中国现代神经疾病杂志 ›› 2011, Vol. 11 ›› Issue (1): 93-95. doi: 10.3969/j.issn.1672-6731.2011.01.019

• 论著 • 上一篇    下一篇

2 多巴反应性肌张力障碍临床分析

宋伟,黄睿,赵璧,郑珍珍,商慧芳   

  1. 610041 成都,四川大学华西医院神经内科
  • 出版日期:2011-02-16 发布日期:2012-05-20
  • 通讯作者: 商慧芳(Email:hfshang@yahoo.com)

Clinical characteristics of dopa-responsive dystonia

SONG Wei, HUANG Rui, ZHAO Bi, ZHENG Zhenzhen, SHANG Huifang   

  1. Department of Neurology, West China Hospital, Sichuan University, Chengdu 610041, Sichuan, China
  • Online:2011-02-16 Published:2012-05-20
  • Contact: SHANG Huifang (Email: hfshang@yahoo.com)
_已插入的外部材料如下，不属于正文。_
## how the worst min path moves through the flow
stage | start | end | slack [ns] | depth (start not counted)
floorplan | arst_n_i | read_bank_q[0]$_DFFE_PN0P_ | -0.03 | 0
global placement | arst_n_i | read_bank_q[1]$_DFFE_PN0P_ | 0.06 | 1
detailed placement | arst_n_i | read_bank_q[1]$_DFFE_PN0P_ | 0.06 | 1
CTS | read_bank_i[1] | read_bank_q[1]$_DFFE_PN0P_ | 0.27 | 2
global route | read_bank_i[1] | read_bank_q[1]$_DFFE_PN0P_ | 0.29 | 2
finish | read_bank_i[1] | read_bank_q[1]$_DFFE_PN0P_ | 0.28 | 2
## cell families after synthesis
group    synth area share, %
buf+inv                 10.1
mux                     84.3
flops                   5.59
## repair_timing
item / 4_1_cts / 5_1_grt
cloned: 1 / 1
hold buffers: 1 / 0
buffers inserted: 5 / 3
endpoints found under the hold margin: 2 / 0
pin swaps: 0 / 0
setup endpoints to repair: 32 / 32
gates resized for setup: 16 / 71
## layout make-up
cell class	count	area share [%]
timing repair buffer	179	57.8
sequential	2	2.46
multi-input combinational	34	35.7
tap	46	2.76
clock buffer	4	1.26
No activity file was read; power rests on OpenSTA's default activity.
摘要: 目的 回顾性分析多巴反应性肌张力障碍患者的临床特点和治疗原则。方法 选择2005 年3 月-2010 年7 月门诊或住院治疗且诊断明确的多巴反应性肌张力障碍患者,面对面采集临床资料并门诊或电话随访,对其性别、年龄、发病年龄、家族史、首发症状、就诊症状、诊断延误时间及治疗过程进行分析。结果 共21 例患者入组,男4 例、女17 例,平均发病年龄(7.19 ± 3.40)岁,平均诊断延误时间(13.76 ± 11.38)年。均以肢体肌张力障碍为首发症状,20 例(95.24%)呈现晨轻暮重现象,6 例(28.57%)伴帕金森样症状,2 例(9.52%)伴痉挛性截瘫;经小剂量左旋多巴/多巴丝肼治疗后症状显著缓解。随访18 例患者,仅1 例治疗后仍遗留肢体残疾;3 例失访。随访期间左旋多巴/多巴丝肼平均维持剂量(175.35 ± 113.51)mg/d,3 例患者辅助应用盐酸苯海索(4 ~ 6 mg/d)治疗。结论 多巴反应性肌张力障碍患者多于儿童期以肢体肌张力障碍发病,小剂量左旋多巴/多巴丝肼治疗效果显著。因此,对于儿童肌张力障碍或青年帕金森样症状患者应行小剂量左旋多巴/多巴丝肼诊断性治疗,以降低多巴反应性肌张力障碍的误诊率。

关键词: 张力失调, 左旋多巴

Abstract: Objective To assess the clinical features and therapeutic principle of patients with dopa-responsive dystonia (DRD). Methods Patients with DRD from March 2005 to July 2010 in the Department of Neurology, West China Hospital, Sichuan University were studied and followed up by visiting or phone. Results Twenty-one DRD patients with 4 males and 17 females were included in the study. The mean age of onset was (7.19 ± 3.40) years. The mean delayed time was (13.76 ± 11.38) years. Limb dystonia was the initial symptom of all patients. Clinical symptoms of 20 patients (95.24%) presented diurnal fluctuation. Six patients (28.57%) presented parkinsonian symptoms and 2 patients (9.52%) presented spastic paraplegia with the development of disease. All patients had a good respons to low dose of levodopa. Eighteen patients were followed up, but only one patient had disability due to delayed diagnosis and treatment. The mean maintenance dosage of levodopa was (175.35 ± 113.51) mg/d. There were 3 patients with adjunctive treatment of trihexyphenidyl. Conclusion Limb dystonia occurring at childhood is the initial symptom of patients with DRD. Trying low dose of levodopa treatment for children with dystonia or young patients with parkinsonian symptoms may avoid misdiagnosis.